Inhibition of bioenergetics alters intracellular calcium, membrane composition, and fluidity in a neuronal cell line.

The effect of inhibited bioenergetics and ATP depletion on membrane composition and fluidity was examined in cultured neuroblastoma-glioma hybrid NG108-15 cells. Sodium cyanide (CN) and 2-deoxyglucose (2-DG) were used to block, oxidative phosphorylation and anaerobic glycolysis, respectively. Endoplasmic reticulum (ER) Ca(2+)-pump activity measured by 45Ca2+ uptake was > 92% inhibited in intact cells incubated with CN (1 mM) and 2-DG (20 mM) for 30 min. In addition, exposure of cells to CN and 2-DG caused a 134% increased release of isotopically labeled arachidonic acid (3H-AA) or arachidonate-derived metabolites from membranes. Removal of Ca2+ from the incubation medium ablated the CN/2-DG induced release of 3H-AA or its metabolites. Membrane fluidity of intact cells was measured by electron spin resonance spectroscopy using the spin label 12-doxyl stearic acid. The mean rotational correlation time (tau c) of the spin label increased 49% in CN/2-DG exposed cells compared to controls, indicating a decrease in membrane fluidity. These results show that depletion of cellular ATP results in inhibition of the ER Ca(2+)-pump, loss of AA from membranes, and decreased membrane fluidity.
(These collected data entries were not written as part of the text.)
===== src/rtl/booth_mult_seq_if.sv =====
`timescale 1ns/1ps
`default_nettype none
// ============================================================================
// Module      : booth_mult_seq_if
// Description : Handshake and operand/result bundle for booth_mult_seq.
//               master : drives start, signed_mode, x, y; observes busy,
//                        done, product.
//               slave  : the multiplier side of the same signals.
// Revision    : 1.0 - initial release
// ============================================================================
interface booth_mult_seq_if #(
    parameter int WIDTH = 8
) ();
    logic                   start;
    logic                   signed_mode;
    logic [WIDTH-1:0]       x;
    logic [WIDTH-1:0]       y;
    logic                   busy;
    logic                   done;
    logic [2*WIDTH-1:0]     product;

    modport master (
        output start, signed_mode, x, y,
        input  busy, done, product
    );

    modport slave (
        input  start, signed_mode, x, y,
        output busy, done, product
    );
endinterface
`default_nettype wire


===== src/rtl/booth_mult_seq.sv =====
`timescale 1ns/1ps
`default_nettype none
// ============================================================================
// Module      : booth_mult_seq
// Description : Iterative radix-4 Booth multiplier, one Booth digit per clock.
//               Operands are extended by two bits (sign- or zero-extension by
//               signed_mode) so a single signed datapath covers both modes.
// Ports       : clk         - rising-edge clock
//               rst         - synchronous active-high reset
//               bus (slave) - start/signed_mode/x/y in, busy/done/product out
// Revision    : 1.0 - initial release
// ============================================================================
module booth_mult_seq #(
    parameter int WIDTH = 8
) (
    input  wire             clk,
    input  wire             rst,
    booth_mult_seq_if.slave bus
);
    localparam int c_E  = WIDTH + 2;        // internal operand width
    localparam int c_N  = c_E / 2;          // Booth digits per operation
    localparam int c_CW = $clog2(c_N + 1);
    localparam logic [c_CW-1:0] c_LAST = c_CW'(c_N - 1);

    typedef enum logic [1:0] {
        S_IDLE = 2'd0,
        S_RUN  = 2'd1,
        S_DONE = 2'd2
    } state_t;

    state_t                 r_state;
    // {r_hi, r_lo, r_prev} is the right-shifting product/multiplier pair.
    // r_hi carries two guard bits so that adding +/-2Y never overflows.
    logic [c_E+1:0]         r_hi;
    logic [c_E-1:0]         r_lo;
    logic                   r_prev;
    logic [c_E-1:0]         r_y;
    logic [c_CW-1:0]        r_cnt;
    logic                   r_busy;
    logic                   r_done;
    logic [2*WIDTH-1:0]     r_product;

    logic                   w_accept;
    logic [c_E-1:0]         w_x_ext;
    logic [c_E-1:0]         w_y_ext;
    logic [2:0]             w_trip;
    logic [c_E:0]           w_mag;
    logic                   w_neg;
    logic [c_E+1:0]         w_mag_ext;
    logic [c_E+1:0]         w_addend;
    logic [c_E+1:0]         w_sum;
    logic [c_E+1:0]         w_hi_next;
    logic [c_E-1:0]         w_lo_next;
    logic                   w_last;

    assign w_accept = bus.start && ((r_state == S_IDLE) || (r_state == S_DONE));

    assign w_x_ext = bus.signed_mode ? {{2{bus.x[WIDTH-1]}}, bus.x} : {2'b00, bus.x};
    assign w_y_ext = bus.signed_mode ? {{2{bus.y[WIDTH-1]}}, bus.y} : {2'b00, bus.y};

    // The current multiplier triplet always sits at the bottom of r_lo
    // because the pair shifts right by two each step.
    assign w_trip = {r_lo[1:0], r_prev};

    // Booth digit select: magnitude (Y or 2Y, E+1 bits) and sign.
    always_comb begin
        w_mag = '0;
        w_neg = 1'b0;
        case (w_trip)
            3'b001, 3'b010: w_mag = {r_y[c_E-1], r_y};
            3'b011:         w_mag = {r_y, 1'b0};
            3'b100: begin
                w_mag = {r_y, 1'b0};
                w_neg = 1'b1;
            end
            3'b101, 3'b110: begin
                w_mag = {r_y[c_E-1], r_y};
                w_neg = 1'b1;
            end
            default: begin
                w_mag = '0;
                w_neg = 1'b0;
            end
        endcase
    end

    // Negation is one's complement with the +1 folded into the adder carry-in.
    assign w_mag_ext = {w_mag[c_E], w_mag};
    assign w_addend  = w_neg ? ~w_mag_ext : w_mag_ext;
    assign w_sum     = r_hi + w_addend + {{(c_E+1){1'b0}}, w_neg};

    // Arithmetic right shift of the whole pair by one Booth digit.
    assign w_hi_next = {{2{w_sum[c_E+1]}}, w_sum[c_E+1:2]};
    assign w_lo_next = {w_sum[1:0], r_lo[c_E-1:2]};

    assign w_last = (r_cnt == c_LAST);

    always_ff @(posedge clk) begin
        if (rst) begin
            r_state   <= S_IDLE;
            r_hi      <= '0;
            r_lo      <= '0;
            r_prev    <= 1'b0;
            r_y       <= '0;
            r_cnt     <= '0;
            r_busy    <= 1'b0;
            r_done    <= 1'b0;
            r_product <= '0;
        end else begin
            r_done <= 1'b0;
            if (w_accept) begin
                r_state <= S_RUN;
                r_hi    <= '0;
                r_lo    <= w_x_ext;
                r_prev  <= 1'b0;
                r_y     <= w_y_ext;
                r_cnt   <= '0;
                r_busy  <= 1'b1;
            end else begin
                case (r_state)
                    S_RUN: begin
                        r_hi   <= w_hi_next;
                        r_lo   <= w_lo_next;
                        r_prev <= r_lo[1];
                        r_cnt  <= r_cnt + c_CW'(1);
                        if (w_last) begin
                            // Low 2*WIDTH bits of the final shifted pair.
                            r_state   <= S_DONE;
                            r_busy    <= 1'b0;
                            r_done    <= 1'b1;
                            r_product <= {w_hi_next[WIDTH-3:0], w_lo_next};
                        end
                    end
                    S_DONE: begin
                        r_state <= S_IDLE;
                    end
                    default: begin
                        r_state <= S_IDLE;
                    end
                endcase
            end
        end
    end

    assign bus.busy    = r_busy;
    assign bus.done    = r_done;
    assign bus.product = r_product;

endmodule
`default_nettype wire

===== src/flat_wrapper.sv =====
// flat-port wrapper written by rule: the top's interface ports become plain ports
module booth_mult_seq_flat 
#(
    parameter int WIDTH = 8
)
  (clk, rst, bus_start, bus_signed_mode, bus_x, bus_y, bus_busy, bus_done, bus_product);
  booth_mult_seq_if #(.WIDTH(WIDTH)) bus_i ();
  input  wire clk;
  input  wire rst;
  input wire logic [$bits(bus_i.start)-1:0] bus_start;
  input wire logic [$bits(bus_i.signed_mode)-1:0] bus_signed_mode;
  input wire logic [$bits(bus_i.x)-1:0] bus_x;
  input wire logic [$bits(bus_i.y)-1:0] bus_y;
  output wire logic [$bits(bus_i.busy)-1:0] bus_busy;
  output wire logic [$bits(bus_i.done)-1:0] bus_done;
  output wire logic [$bits(bus_i.product)-1:0] bus_product;
  assign bus_i.start = bus_start;
  assign bus_i.signed_mode = bus_signed_mode;
  assign bus_i.x = bus_x;
  assign bus_i.y = bus_y;
  assign bus_busy = bus_i.busy;
  assign bus_done = bus_i.done;
  assign bus_product = bus_i.product;
  booth_mult_seq #(.WIDTH(WIDTH)) u_core (.clk(clk), .rst(rst), .bus(bus_i));
endmodule
$ cat src/rtl/incrementer_8b_pkg.sv
`default_nettype none
// ============================================================================
// incrementer_8b_pkg : shared constants for the registered +1 incrementer
// Revision: 1.0
// ============================================================================
package incrementer_8b_pkg;

  localparam int INC_DEFAULT_WIDTH = 8;

  // Operand that wraps to zero and raises carry-out
  localparam logic [INC_DEFAULT_WIDTH-1:0] INC_ALL_ONES = '1;

endpackage : incrementer_8b_pkg
`default_nettype wire

$ cat src/rtl/half_adder.sv
`default_nettype none
// ============================================================================
// half_adder : one-bit half adder, a single stage of the increment ripple chain
// Revision: 1.0
// ============================================================================
module half_adder (
  input  logic a,
  input  logic b,
  output logic sum,
  output logic carry
);

  assign sum   = a ^ b;
  assign carry = a & b;

endmodule : half_adder
`default_nettype wire

$ cat src/rtl/incrementer_8b.sv
`default_nettype none
// ============================================================================
// incrementer_8b : registered s = a + 1 with carry-out and sticky overflow flag
// Revision: 1.0
// ============================================================================
module incrementer_8b
  import incrementer_8b_pkg::*;
#(
  parameter int WIDTH = INC_DEFAULT_WIDTH
) (
  input  logic             clk,
  input  logic             rst_n,
  input  logic             in_valid,
  input  logic [WIDTH-1:0] a,
  input  logic             ovf_clr,
  output logic             out_valid,
  output logic [WIDTH-1:0] s,
  output logic             cout,
  output logic             ovf_sticky
);

  logic [WIDTH:0]   w_c;
  logic [WIDTH-1:0] w_sum;

  assign w_c[0] = 1'b1;

  generate
    for (genvar i = 0; i < WIDTH; i++) begin : g_chain
      half_adder u_ha (
        .a     (a[i]),
        .b     (w_c[i]),
        .sum   (w_sum[i]),
        .carry (w_c[i+1])
      );
    end
  endgenerate

  logic             valid_d, valid_q;
  logic [WIDTH-1:0] s_d, s_q;
  logic             cout_d, cout_q;
  logic             ovf_d, ovf_q;

  // Operand is only looked at when qualified, so X on an idle bus cannot leak
  always_comb begin
    valid_d = in_valid;
    s_d     = s_q;
    cout_d  = cout_q;
    ovf_d   = ovf_q;
    if (in_valid) begin
      s_d    = w_sum;
      cout_d = w_c[WIDTH];
    end
    if (ovf_clr) begin
      ovf_d = 1'b0;
    end
    if (in_valid && w_c[WIDTH]) begin
      ovf_d = 1'b1;
    end
  end

  always_ff @(posedge clk) begin
    if (!rst_n) begin
      valid_q <= 1'b0;
      s_q     <= '0;
      cout_q  <= 1'b0;
      ovf_q   <= 1'b0;
    end else begin
      valid_q <= valid_d;
      s_q     <= s_d;
      cout_q  <= cout_d;
      ovf_q   <= ovf_d;
    end
  end

  assign out_valid  = valid_q;
  assign s          = s_q;
  assign cout       = cout_q;
  assign ovf_sticky = ovf_q;

endmodule : incrementer_8b
`default_nettype wire
<file path="src/rtl/cordic_iter.sv">
// cordic_iter: iterative CORDIC engine (rotation / vectoring), one micro-rotation per clock.
// Define CORDIC_GAIN_COMP_EN to add a 1/K scaling step for unity-gain outputs.
module cordic_iter #(
    parameter int WIDTH = 32,
    parameter int ITERS = 24
) (
    input  logic             clock,
    input  logic             reset,
    input  logic             in_valid,
    output logic             in_ready,
    input  logic             mode,
    input  logic [WIDTH-1:0] x_in,
    input  logic [WIDTH-1:0] y_in,
    input  logic [WIDTH-1:0] angle_in,
    output logic             out_valid,
    input  logic             out_ready,
    output logic [WIDTH-1:0] x_out,
    output logic [WIDTH-1:0] y_out,
    output logic [WIDTH-1:0] angle_out
);
    localparam int DW = WIDTH + 2;
    localparam int IW = $clog2(ITERS + 1);
    localparam logic [WIDTH-1:0] HALF_TURN = {1'b1, {(WIDTH-1){1'b0}}};

    localparam logic [1:0] IDLE   = 2'd0;
    localparam logic [1:0] ROTATE = 2'd1;
`ifdef CORDIC_GAIN_COMP_EN
    localparam logic [1:0] SCALE  = 2'd2;
`endif
    localparam logic [1:0] DONE   = 2'd3;

    // atan(2^-i) as a binary angle, full turn = 2^32
    function automatic logic [31:0] atan32(input int idx);
        case (idx)
            0:  atan32 = 32'h2000_0000;  1:  atan32 = 32'h12E4_051E;
            2:  atan32 = 32'h09FB_385B;  3:  atan32 = 32'h0511_11D4;
            4:  atan32 = 32'h028B_0D43;  5:  atan32 = 32'h0145_D7E1;
            6:  atan32 = 32'h00A2_F61E;  7:  atan32 = 32'h0051_7C55;
            8:  atan32 = 32'h0028_BE53;  9:  atan32 = 32'h0014_5F2F;
            10: atan32 = 32'h000A_2F98;  11: atan32 = 32'h0005_17CC;
            12: atan32 = 32'h0002_8BE6;  13: atan32 = 32'h0001_45F3;
            14: atan32 = 32'h0000_A2FA;  15: atan32 = 32'h0000_517D;
            16: atan32 = 32'h0000_28BE;  17: atan32 = 32'h0000_145F;
            18: atan32 = 32'h0000_0A30;  19: atan32 = 32'h0000_0518;
            20: atan32 = 32'h0000_028C;  21: atan32 = 32'h0000_0146;
            22: atan32 = 32'h0000_00A3;  23: atan32 = 32'h0000_0051;
            24: atan32 = 32'h0000_0029;  25: atan32 = 32'h0000_0014;
            26: atan32 = 32'h0000_000A;  27: atan32 = 32'h0000_0005;
            28: atan32 = 32'h0000_0003;  29: atan32 = 32'h0000_0001;
            30: atan32 = 32'h0000_0001;
            default: atan32 = 32'h0000_0000;
        endcase
    endfunction

    logic [WIDTH-1:0] atan_tab [0:ITERS-1];
    generate
        for (genvar gi = 0; gi < ITERS; gi++) begin : g_atan
            localparam logic [31:0] FULL = atan32(gi);
            assign atan_tab[gi] = FULL[31 -: WIDTH];
        end
    endgenerate

    logic [1:0]              state_reg;
    logic [IW-1:0]           iter_reg;
    logic                    mode_reg;
    logic signed [DW-1:0]    x_reg, y_reg;
    logic [WIDTH-1:0]        z_reg;
    logic [WIDTH-1:0]        x_out_reg, y_out_reg, angle_out_reg;

    assign in_ready  = (state_reg == IDLE) && !reset;
    assign out_valid = (state_reg == DONE);
    assign x_out     = x_out_reg;
    assign y_out     = y_out_reg;
    assign angle_out = angle_out_reg;

    // Quadrant pre-rotation folds the input into the +/-90 degree convergence range
    logic signed [DW-1:0] x_ext, y_ext, x_pre, y_pre;
    logic [WIDTH-1:0]     z_pre;
    logic                 flip;
    always_comb begin
        x_ext = {{2{x_in[WIDTH-1]}}, x_in};
        y_ext = {{2{y_in[WIDTH-1]}}, y_in};
        flip  = mode ? x_in[WIDTH-1] : (angle_in[WIDTH-1] ^ angle_in[WIDTH-2]);
        x_pre = flip ? -x_ext : x_ext;
        y_pre = flip ? -y_ext : y_ext;
        if (mode)
            z_pre = flip ? HALF_TURN : '0;
        else
            z_pre = flip ? (angle_in - HALF_TURN) : angle_in;
    end

    logic [WIDTH-1:0] atan_sel;
    always_comb begin
        atan_sel = '0;
        for (int k = 0; k < ITERS; k++)
            if (iter_reg == IW'(k)) atan_sel = atan_tab[k];
    end

    logic                 dir;
    logic signed [DW-1:0] x_sh, y_sh, x_rot, y_rot;
    logic [WIDTH-1:0]     z_rot;
    always_comb begin
        dir   = mode_reg ? y_reg[DW-1] : ~z_reg[WIDTH-1];
        x_sh  = x_reg >>> iter_reg;
        y_sh  = y_reg >>> iter_reg;
        x_rot = dir ? (x_reg - y_sh) : (x_reg + y_sh);
        y_rot = dir ? (y_reg + x_sh) : (y_reg - x_sh);
        z_rot = dir ? (z_reg - atan_sel) : (z_reg + atan_sel);
    end

`ifdef CORDIC_GAIN_COMP_EN
    localparam real INV_K = 0.6072529350;
    localparam logic [WIDTH-1:0] INV_K_COEF = WIDTH'(longint'(INV_K * (2.0 ** WIDTH)));
    localparam int PW = DW + WIDTH + 1;
    localparam logic signed [PW-1:0] ROUND_HALF = PW'(1) <<< (WIDTH - 1);

    logic signed [PW-1:0] x_prod, y_prod;
    logic signed [DW-1:0] x_scl, y_scl;
    always_comb begin
        x_prod = PW'(x_reg) * PW'($signed({1'b0, INV_K_COEF}));
        y_prod = PW'(y_reg) * PW'($signed({1'b0, INV_K_COEF}));
        x_scl  = DW'((x_prod + ROUND_HALF) >>> WIDTH);
        y_scl  = DW'((y_prod + ROUND_HALF) >>> WIDTH);
    end
`endif

    always_ff @(posedge clock) begin
        if (reset) begin
            state_reg     <= IDLE;
            iter_reg      <= '0;
            mode_reg      <= 1'b0;
            x_reg         <= '0;
            y_reg         <= '0;
            z_reg         <= '0;
            x_out_reg     <= '0;
            y_out_reg     <= '0;
            angle_out_reg <= '0;
        end else begin
            case (state_reg)
                IDLE: begin
                    if (in_valid && in_ready) begin
                        mode_reg  <= mode;
                        x_reg     <= x_pre;
                        y_reg     <= y_pre;
                        z_reg     <= z_pre;
                        iter_reg  <= '0;
                        state_reg <= ROTATE;
                    end
                end
                ROTATE: begin
                    // The pass after the last micro-rotation hands the converged vector on
                    if (iter_reg == IW'(ITERS)) begin
`ifdef CORDIC_GAIN_COMP_EN
                        state_reg     <= SCALE;
`else
                        x_out_reg     <= x_reg[WIDTH-1:0];
                        y_out_reg     <= y_reg[WIDTH-1:0];
                        angle_out_reg <= z_reg;
                        state_reg     <= DONE;
`endif
                    end else begin
                        x_reg    <= x_rot;
                        y_reg    <= y_rot;
                        z_reg    <= z_rot;
                        iter_reg <= iter_reg + IW'(1);
                    end
                end
`ifdef CORDIC_GAIN_COMP_EN
                SCALE: begin
                    x_out_reg     <= x_scl[WIDTH-1:0];
                    y_out_reg     <= y_scl[WIDTH-1:0];
                    angle_out_reg <= z_reg;
                    state_reg     <= DONE;
                end
`endif
                DONE: begin
                    if (out_ready) state_reg <= IDLE;
                end
                default: state_reg <= IDLE;
            endcase
        end
    end
endmodule

</file>
<file path="config.mk">
export PLATFORM = sky130hd
export DESIGN_NAME = cordic_iter
export DESIGN_NICKNAME = d
export VERILOG_FILES = /design/src/rtl/cordic_iter.sv
export SDC_FILE = /design/constraint.sdc
export NUM_CORES = 1
export LEC_CHECK = 0
export BUFFER_PORTS_ARGS = -buffer_cell sky130_fd_sc_hd__clkbuf_2
export CORE_UTILIZATION = 56
export DETAILED_ROUTE_END_ITERATION = 6
export PLACE_DENSITY_LB_ADDON = 0.08
export SLEW_MARGIN = 10
export SYNTH_ARGS = -nofsm -noshare
export SYNTH_HDL_FRONTEND = slang
export SYNTH_SLANG_ARGS = --single-unit
</file>
<file path="constraint.sdc">
create_clock -name clock -period 6.2 [get_ports clock]
set_clock_uncertainty 0.2 [all_clocks]
set_input_delay 0.62 -clock clock [delete_from_list [all_inputs] [get_ports clock]]
set_output_delay 0.62 -clock clock [all_outputs]
set_load 0.01 [all_outputs]
</file>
We propose that impaired bioenergetics can increase intracellular Ca2+ as a result of Ca(2+)-pump inhibition and thereby activate Ca(2+)-dependent phospholipases causing membrane effects. Since neurons derive energy predominantly from oxidative metabolism, ATP depletion during brain hypoxia may initiate a similar cytotoxic mechanism.